Which lines of the records below contain the string "endpoints"? Report each of them.

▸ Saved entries
********************
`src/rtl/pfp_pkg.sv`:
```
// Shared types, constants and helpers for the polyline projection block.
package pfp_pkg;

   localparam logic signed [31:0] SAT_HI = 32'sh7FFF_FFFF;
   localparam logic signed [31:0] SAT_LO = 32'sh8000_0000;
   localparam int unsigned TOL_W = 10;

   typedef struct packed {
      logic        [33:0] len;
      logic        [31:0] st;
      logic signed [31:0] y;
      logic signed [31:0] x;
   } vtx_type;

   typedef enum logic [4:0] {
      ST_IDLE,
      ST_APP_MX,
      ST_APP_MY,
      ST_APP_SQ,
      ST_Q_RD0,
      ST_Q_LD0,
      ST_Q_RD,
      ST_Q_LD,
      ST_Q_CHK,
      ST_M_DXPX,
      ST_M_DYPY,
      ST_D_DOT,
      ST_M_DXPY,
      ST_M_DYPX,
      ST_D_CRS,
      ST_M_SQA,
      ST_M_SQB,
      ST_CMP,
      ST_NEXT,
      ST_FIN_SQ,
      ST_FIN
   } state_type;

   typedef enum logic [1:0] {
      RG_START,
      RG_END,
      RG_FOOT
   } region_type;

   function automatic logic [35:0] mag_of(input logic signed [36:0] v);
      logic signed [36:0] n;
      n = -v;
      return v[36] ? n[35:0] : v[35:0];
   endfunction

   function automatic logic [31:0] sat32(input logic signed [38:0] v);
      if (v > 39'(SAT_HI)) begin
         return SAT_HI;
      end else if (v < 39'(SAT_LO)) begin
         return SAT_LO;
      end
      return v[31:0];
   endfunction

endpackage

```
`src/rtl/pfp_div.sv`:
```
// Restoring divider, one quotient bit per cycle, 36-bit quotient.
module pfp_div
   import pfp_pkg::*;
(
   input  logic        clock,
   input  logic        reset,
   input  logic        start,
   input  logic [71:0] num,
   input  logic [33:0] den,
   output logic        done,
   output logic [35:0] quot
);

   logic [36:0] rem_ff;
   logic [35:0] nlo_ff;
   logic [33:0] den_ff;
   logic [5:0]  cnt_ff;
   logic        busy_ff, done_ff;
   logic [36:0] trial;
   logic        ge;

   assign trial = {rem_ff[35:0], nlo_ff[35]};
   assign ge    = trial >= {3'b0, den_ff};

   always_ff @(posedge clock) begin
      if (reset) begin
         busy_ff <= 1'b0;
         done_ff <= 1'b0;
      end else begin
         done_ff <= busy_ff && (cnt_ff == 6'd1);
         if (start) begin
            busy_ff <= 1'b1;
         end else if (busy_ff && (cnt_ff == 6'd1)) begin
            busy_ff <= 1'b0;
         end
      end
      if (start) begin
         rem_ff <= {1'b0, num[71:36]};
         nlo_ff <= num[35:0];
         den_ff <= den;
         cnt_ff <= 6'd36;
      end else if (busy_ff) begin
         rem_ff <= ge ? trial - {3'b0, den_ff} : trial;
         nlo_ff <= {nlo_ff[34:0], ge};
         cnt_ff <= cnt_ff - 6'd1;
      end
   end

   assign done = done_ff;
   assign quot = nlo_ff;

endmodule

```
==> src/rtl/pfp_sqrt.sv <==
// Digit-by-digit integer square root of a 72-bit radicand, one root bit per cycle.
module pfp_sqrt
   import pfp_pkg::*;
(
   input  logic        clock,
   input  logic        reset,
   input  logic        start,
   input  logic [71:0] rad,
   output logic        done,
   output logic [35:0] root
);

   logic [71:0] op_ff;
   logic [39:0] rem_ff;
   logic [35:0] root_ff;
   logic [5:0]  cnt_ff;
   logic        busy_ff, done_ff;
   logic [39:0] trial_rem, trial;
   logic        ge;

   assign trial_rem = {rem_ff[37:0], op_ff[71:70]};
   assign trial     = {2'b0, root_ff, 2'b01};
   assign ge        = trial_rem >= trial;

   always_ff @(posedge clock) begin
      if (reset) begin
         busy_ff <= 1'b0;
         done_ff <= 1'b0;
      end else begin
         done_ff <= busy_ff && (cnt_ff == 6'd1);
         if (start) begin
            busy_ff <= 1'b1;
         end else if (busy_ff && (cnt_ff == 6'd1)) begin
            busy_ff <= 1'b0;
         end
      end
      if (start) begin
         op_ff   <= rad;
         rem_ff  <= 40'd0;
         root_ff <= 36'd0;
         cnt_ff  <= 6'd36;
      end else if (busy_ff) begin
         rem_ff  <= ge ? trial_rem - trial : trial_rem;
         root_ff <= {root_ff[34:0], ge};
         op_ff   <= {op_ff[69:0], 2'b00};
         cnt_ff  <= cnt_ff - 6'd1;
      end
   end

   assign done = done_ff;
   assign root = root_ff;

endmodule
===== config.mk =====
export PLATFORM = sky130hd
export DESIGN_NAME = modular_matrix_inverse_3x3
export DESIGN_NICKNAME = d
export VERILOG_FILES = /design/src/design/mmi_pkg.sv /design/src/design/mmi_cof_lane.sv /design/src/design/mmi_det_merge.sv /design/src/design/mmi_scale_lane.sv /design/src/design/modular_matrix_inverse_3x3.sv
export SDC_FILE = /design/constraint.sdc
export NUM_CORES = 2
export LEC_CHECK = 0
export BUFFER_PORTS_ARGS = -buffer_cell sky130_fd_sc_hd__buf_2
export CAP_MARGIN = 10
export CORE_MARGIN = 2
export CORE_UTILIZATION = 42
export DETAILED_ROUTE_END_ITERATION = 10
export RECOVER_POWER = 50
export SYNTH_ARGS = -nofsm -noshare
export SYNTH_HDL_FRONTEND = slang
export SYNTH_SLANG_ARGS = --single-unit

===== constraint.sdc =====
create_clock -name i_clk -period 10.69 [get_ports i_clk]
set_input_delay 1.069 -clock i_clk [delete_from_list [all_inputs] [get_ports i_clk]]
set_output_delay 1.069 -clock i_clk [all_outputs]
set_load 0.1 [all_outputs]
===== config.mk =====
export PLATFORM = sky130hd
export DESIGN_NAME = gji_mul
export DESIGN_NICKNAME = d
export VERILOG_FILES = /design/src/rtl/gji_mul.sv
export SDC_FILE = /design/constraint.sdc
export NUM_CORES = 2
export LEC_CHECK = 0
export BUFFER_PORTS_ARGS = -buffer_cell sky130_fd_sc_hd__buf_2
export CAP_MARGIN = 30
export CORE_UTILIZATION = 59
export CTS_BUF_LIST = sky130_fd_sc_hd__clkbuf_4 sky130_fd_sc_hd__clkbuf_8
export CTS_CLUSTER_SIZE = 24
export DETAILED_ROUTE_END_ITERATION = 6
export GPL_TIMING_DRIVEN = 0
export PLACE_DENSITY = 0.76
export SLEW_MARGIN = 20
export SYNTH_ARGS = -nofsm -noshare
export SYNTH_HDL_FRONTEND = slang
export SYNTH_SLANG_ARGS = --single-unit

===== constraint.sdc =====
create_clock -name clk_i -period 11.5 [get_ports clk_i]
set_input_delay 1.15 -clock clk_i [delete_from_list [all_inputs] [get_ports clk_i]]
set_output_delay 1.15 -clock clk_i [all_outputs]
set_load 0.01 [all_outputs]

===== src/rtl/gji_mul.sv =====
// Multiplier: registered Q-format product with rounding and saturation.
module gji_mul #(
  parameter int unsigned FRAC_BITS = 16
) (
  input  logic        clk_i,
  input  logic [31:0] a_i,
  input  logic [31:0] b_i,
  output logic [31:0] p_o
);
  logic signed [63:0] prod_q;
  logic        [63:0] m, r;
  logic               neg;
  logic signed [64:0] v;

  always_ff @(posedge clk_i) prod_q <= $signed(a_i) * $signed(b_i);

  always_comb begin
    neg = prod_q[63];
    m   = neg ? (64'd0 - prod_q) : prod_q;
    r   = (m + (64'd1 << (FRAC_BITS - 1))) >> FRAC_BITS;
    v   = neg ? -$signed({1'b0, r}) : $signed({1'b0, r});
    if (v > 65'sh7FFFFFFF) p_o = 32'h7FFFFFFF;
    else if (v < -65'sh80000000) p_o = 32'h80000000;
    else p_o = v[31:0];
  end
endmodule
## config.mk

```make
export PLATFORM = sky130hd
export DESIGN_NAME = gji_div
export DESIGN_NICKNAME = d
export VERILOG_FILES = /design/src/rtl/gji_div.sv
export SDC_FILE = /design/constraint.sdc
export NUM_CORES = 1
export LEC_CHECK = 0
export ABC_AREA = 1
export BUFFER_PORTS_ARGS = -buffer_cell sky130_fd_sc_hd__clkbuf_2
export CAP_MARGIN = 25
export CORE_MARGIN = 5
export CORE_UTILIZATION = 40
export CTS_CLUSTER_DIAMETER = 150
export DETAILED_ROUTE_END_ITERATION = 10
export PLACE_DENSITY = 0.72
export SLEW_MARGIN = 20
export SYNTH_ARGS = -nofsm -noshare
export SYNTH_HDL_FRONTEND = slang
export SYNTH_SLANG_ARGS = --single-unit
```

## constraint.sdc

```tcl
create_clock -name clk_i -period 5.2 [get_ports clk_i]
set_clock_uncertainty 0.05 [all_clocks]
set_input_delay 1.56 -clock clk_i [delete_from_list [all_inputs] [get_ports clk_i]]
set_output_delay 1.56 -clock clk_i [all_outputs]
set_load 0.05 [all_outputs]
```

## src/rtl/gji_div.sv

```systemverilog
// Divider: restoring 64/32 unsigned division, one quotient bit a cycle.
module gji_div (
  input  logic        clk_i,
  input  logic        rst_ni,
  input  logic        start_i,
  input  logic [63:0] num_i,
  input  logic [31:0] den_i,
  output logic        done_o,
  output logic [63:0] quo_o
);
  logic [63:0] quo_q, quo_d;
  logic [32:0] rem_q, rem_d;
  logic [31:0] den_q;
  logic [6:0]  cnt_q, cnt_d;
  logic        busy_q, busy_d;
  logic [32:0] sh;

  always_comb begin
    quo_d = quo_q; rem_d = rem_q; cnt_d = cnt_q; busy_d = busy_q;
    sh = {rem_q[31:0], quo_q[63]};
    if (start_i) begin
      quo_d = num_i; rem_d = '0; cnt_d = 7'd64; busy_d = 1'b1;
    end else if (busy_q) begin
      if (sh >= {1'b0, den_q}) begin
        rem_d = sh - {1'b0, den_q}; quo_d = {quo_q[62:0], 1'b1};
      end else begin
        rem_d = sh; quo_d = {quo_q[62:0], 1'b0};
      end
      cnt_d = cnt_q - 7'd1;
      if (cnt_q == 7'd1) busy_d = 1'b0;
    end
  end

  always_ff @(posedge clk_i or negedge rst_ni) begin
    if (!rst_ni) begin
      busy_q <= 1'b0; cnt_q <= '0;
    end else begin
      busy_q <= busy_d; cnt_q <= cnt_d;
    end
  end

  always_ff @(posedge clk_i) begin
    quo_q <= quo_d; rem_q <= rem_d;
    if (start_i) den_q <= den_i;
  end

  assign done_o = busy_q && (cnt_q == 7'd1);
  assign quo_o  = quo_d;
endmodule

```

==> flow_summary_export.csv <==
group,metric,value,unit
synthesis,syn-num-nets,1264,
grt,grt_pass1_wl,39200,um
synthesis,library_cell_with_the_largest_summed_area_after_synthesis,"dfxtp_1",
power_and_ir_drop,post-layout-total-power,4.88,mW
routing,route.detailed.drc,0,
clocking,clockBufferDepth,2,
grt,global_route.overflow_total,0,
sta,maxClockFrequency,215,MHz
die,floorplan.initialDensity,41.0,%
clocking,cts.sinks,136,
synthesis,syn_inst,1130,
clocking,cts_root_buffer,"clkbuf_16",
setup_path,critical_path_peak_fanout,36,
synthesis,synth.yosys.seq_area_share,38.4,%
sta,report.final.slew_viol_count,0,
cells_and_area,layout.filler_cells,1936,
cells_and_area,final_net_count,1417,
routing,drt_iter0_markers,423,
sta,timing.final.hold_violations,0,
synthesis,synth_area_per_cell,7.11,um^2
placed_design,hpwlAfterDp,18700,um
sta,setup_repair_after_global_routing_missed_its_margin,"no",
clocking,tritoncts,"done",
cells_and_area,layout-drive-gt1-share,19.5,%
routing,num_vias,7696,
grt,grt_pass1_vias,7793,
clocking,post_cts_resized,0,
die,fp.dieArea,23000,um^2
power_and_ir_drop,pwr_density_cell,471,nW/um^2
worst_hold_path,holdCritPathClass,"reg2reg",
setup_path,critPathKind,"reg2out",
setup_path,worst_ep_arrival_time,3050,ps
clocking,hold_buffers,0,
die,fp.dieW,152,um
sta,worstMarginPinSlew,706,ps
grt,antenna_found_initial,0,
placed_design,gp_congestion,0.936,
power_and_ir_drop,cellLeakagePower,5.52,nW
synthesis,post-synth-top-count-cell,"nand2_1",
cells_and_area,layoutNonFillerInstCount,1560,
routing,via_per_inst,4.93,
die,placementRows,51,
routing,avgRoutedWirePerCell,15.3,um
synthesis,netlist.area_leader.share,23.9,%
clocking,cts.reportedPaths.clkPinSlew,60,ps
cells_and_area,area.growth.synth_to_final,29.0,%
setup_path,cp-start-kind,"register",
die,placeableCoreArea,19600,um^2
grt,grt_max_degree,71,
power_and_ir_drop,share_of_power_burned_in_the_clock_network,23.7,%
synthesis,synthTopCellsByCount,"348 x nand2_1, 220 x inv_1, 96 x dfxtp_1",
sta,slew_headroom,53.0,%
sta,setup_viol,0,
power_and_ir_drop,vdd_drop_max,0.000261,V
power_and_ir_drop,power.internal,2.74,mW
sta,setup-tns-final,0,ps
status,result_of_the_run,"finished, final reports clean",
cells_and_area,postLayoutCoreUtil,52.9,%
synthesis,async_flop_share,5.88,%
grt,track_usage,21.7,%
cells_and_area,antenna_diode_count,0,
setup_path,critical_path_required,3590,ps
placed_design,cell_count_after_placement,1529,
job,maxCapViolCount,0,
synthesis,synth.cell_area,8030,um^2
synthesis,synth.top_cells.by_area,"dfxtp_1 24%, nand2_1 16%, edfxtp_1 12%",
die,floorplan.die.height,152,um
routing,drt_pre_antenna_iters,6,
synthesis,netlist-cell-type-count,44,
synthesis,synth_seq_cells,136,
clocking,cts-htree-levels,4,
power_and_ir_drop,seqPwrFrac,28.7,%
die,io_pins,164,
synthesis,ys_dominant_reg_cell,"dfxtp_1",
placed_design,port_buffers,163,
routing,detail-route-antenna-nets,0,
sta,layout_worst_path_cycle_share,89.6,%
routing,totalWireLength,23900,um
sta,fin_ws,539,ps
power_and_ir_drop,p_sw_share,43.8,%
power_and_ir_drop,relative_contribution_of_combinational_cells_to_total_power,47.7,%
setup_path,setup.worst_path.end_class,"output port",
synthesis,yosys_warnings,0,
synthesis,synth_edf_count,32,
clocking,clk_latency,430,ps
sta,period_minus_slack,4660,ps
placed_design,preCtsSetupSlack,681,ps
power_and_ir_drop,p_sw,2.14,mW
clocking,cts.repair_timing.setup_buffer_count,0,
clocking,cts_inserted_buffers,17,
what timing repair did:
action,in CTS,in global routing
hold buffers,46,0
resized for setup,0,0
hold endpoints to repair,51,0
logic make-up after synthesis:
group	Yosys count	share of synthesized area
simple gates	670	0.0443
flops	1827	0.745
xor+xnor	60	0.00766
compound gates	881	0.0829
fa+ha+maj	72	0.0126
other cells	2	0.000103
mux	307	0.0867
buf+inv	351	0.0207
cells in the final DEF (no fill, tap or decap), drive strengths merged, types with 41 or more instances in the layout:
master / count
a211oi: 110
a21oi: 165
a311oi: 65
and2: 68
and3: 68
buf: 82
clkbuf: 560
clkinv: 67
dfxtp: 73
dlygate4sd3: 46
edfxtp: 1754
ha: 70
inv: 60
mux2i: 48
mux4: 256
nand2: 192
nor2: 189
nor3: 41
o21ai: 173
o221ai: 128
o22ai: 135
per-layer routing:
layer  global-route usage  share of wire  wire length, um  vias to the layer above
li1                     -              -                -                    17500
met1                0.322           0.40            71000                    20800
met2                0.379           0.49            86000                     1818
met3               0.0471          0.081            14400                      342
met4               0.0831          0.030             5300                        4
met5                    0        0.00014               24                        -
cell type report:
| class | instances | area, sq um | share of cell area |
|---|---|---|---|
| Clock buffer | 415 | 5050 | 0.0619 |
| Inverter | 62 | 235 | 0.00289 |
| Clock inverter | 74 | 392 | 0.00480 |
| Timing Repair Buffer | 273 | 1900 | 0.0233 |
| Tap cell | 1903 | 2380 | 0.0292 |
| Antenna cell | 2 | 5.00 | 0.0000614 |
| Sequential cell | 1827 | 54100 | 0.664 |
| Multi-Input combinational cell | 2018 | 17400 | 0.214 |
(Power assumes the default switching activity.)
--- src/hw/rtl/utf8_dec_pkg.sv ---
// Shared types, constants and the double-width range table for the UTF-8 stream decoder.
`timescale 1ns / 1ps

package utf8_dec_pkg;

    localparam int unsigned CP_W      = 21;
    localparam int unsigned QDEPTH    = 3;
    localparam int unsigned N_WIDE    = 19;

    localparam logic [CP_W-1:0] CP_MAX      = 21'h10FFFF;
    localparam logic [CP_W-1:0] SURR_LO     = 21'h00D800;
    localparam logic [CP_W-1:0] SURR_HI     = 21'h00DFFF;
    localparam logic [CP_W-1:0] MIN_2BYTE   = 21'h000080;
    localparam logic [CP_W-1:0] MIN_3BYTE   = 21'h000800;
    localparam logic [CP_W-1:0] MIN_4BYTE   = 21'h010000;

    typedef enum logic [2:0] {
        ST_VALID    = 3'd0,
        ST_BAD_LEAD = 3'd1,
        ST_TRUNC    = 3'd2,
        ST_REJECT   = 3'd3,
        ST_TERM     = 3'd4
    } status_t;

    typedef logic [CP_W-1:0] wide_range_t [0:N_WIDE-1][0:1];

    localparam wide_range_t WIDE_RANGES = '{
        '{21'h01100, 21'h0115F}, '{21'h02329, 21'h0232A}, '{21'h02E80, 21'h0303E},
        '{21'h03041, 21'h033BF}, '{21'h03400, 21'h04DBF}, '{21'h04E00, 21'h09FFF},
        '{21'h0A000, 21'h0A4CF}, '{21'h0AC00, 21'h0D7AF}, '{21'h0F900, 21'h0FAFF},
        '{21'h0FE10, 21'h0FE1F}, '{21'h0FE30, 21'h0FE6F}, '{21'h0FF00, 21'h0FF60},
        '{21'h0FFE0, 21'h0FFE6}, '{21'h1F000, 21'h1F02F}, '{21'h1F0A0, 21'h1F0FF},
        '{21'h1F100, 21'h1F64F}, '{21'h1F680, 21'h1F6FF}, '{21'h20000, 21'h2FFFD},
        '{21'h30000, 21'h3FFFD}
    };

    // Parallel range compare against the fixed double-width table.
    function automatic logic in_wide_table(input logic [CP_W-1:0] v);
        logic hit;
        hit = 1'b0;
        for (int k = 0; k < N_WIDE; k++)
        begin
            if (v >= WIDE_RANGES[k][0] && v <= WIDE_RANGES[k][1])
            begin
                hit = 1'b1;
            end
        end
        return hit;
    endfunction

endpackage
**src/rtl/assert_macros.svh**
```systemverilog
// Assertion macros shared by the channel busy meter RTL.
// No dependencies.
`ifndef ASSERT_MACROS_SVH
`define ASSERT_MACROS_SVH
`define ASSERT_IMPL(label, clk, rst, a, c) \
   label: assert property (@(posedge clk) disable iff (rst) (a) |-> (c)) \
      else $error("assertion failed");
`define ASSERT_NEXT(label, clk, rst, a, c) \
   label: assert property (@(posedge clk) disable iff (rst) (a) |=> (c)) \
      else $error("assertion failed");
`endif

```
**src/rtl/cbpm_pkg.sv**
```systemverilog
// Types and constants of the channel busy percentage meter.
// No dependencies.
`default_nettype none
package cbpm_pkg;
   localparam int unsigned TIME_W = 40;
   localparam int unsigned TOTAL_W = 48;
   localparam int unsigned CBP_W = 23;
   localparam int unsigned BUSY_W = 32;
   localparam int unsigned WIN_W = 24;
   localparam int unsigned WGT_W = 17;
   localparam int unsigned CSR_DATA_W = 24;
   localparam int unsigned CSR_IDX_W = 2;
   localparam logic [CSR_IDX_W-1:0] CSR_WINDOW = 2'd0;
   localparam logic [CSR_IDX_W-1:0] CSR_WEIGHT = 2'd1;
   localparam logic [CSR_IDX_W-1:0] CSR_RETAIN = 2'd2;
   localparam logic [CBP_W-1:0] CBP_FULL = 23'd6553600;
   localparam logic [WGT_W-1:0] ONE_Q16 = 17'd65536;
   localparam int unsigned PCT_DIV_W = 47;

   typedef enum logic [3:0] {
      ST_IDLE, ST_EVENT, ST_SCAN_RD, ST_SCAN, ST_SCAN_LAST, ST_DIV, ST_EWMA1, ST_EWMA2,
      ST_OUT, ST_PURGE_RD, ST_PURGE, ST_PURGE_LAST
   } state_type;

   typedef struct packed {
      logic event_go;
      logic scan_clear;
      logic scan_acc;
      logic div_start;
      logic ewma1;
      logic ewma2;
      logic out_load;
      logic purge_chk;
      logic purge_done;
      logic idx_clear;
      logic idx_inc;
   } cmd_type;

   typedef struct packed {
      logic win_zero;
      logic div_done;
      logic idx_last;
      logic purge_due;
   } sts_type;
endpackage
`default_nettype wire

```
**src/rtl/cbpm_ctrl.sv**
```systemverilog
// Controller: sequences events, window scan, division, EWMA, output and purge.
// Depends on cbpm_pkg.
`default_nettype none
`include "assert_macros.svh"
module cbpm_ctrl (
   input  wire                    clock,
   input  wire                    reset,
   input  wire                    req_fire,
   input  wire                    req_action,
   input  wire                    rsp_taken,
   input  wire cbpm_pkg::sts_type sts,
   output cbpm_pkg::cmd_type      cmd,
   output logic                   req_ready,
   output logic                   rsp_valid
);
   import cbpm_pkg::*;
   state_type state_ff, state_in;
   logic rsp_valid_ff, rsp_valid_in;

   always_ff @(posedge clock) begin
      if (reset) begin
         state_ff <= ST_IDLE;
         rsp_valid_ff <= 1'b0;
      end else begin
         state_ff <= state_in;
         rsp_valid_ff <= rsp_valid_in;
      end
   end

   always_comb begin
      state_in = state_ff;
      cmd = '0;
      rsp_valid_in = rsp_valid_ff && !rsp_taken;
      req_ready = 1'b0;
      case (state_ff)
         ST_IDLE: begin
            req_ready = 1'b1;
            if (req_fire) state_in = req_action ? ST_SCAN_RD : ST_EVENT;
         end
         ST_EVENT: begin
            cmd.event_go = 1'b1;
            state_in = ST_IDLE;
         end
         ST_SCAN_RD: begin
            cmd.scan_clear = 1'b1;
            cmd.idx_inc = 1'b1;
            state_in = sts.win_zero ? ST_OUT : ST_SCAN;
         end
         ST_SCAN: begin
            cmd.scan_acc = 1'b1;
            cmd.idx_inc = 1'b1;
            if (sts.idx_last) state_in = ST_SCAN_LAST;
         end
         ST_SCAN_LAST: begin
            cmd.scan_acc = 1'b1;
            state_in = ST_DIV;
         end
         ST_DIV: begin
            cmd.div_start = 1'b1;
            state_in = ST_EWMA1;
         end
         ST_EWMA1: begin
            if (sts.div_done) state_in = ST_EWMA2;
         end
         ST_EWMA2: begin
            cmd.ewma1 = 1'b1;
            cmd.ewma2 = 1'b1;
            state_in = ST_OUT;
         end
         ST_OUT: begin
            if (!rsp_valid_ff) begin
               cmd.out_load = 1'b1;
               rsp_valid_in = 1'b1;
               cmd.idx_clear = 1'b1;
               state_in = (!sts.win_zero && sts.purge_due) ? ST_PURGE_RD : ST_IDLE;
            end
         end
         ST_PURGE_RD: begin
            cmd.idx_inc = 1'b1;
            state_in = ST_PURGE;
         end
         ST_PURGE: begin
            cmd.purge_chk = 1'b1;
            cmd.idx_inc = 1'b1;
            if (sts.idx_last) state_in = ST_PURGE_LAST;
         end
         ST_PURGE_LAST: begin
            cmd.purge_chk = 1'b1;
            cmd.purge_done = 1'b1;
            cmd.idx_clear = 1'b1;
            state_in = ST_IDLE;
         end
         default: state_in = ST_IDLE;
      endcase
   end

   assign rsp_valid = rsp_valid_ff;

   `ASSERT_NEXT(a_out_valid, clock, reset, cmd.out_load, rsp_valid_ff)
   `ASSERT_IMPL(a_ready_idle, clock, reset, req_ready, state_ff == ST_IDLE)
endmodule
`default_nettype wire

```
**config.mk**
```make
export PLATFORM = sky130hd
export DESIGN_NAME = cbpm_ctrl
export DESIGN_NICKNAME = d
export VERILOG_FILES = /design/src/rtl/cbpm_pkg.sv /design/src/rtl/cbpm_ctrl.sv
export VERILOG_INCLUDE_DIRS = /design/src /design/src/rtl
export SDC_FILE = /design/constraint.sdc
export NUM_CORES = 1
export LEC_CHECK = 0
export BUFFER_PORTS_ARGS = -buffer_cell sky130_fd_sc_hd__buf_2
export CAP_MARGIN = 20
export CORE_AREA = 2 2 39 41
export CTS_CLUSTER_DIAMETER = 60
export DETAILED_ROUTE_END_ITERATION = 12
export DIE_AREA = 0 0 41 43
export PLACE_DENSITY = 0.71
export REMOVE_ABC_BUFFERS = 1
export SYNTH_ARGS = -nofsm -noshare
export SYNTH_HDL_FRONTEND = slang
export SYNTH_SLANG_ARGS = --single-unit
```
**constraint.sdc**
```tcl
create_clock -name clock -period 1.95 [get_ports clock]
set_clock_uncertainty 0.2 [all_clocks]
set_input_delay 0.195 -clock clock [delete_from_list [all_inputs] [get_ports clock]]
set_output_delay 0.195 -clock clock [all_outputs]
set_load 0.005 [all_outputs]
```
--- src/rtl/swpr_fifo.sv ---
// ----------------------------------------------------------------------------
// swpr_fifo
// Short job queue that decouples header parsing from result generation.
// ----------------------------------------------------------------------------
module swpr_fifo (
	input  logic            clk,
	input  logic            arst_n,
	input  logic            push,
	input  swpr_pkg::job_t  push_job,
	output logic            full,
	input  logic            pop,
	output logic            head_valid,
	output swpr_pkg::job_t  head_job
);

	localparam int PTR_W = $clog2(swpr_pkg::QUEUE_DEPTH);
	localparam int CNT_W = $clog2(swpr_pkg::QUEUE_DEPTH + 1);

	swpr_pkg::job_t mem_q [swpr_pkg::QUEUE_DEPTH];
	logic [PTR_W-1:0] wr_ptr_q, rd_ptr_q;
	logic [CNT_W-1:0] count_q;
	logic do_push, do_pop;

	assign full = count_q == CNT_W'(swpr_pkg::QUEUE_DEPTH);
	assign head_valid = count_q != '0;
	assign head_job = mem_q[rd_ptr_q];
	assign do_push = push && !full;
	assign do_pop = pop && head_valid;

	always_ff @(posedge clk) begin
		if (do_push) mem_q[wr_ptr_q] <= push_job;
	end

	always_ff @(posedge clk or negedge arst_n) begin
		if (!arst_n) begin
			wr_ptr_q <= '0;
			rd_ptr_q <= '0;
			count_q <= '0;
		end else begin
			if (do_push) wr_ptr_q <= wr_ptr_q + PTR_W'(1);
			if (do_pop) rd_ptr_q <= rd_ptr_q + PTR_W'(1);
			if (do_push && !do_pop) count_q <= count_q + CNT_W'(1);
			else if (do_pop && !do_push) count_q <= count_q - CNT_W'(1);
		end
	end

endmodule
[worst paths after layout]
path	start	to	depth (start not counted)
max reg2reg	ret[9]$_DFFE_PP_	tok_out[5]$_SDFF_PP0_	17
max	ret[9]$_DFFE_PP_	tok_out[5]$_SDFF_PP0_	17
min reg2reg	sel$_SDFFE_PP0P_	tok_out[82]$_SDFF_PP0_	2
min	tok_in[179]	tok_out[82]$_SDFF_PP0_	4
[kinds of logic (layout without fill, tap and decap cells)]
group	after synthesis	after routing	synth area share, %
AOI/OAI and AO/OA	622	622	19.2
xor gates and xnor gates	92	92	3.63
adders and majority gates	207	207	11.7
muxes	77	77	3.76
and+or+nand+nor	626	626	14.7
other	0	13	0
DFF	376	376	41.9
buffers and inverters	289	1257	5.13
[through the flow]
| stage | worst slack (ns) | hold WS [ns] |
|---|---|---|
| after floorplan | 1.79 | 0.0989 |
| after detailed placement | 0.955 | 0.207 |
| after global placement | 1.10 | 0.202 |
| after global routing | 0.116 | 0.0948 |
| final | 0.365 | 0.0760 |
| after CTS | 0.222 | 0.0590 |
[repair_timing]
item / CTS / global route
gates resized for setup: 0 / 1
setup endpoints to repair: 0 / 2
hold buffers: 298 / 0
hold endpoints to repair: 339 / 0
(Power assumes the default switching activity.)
********************
▸ SOLUTION FOR THIS PROBLEM
hold endpoints to repair,51,0
setup endpoints to repair: 0 / 2
hold endpoints to repair: 339 / 0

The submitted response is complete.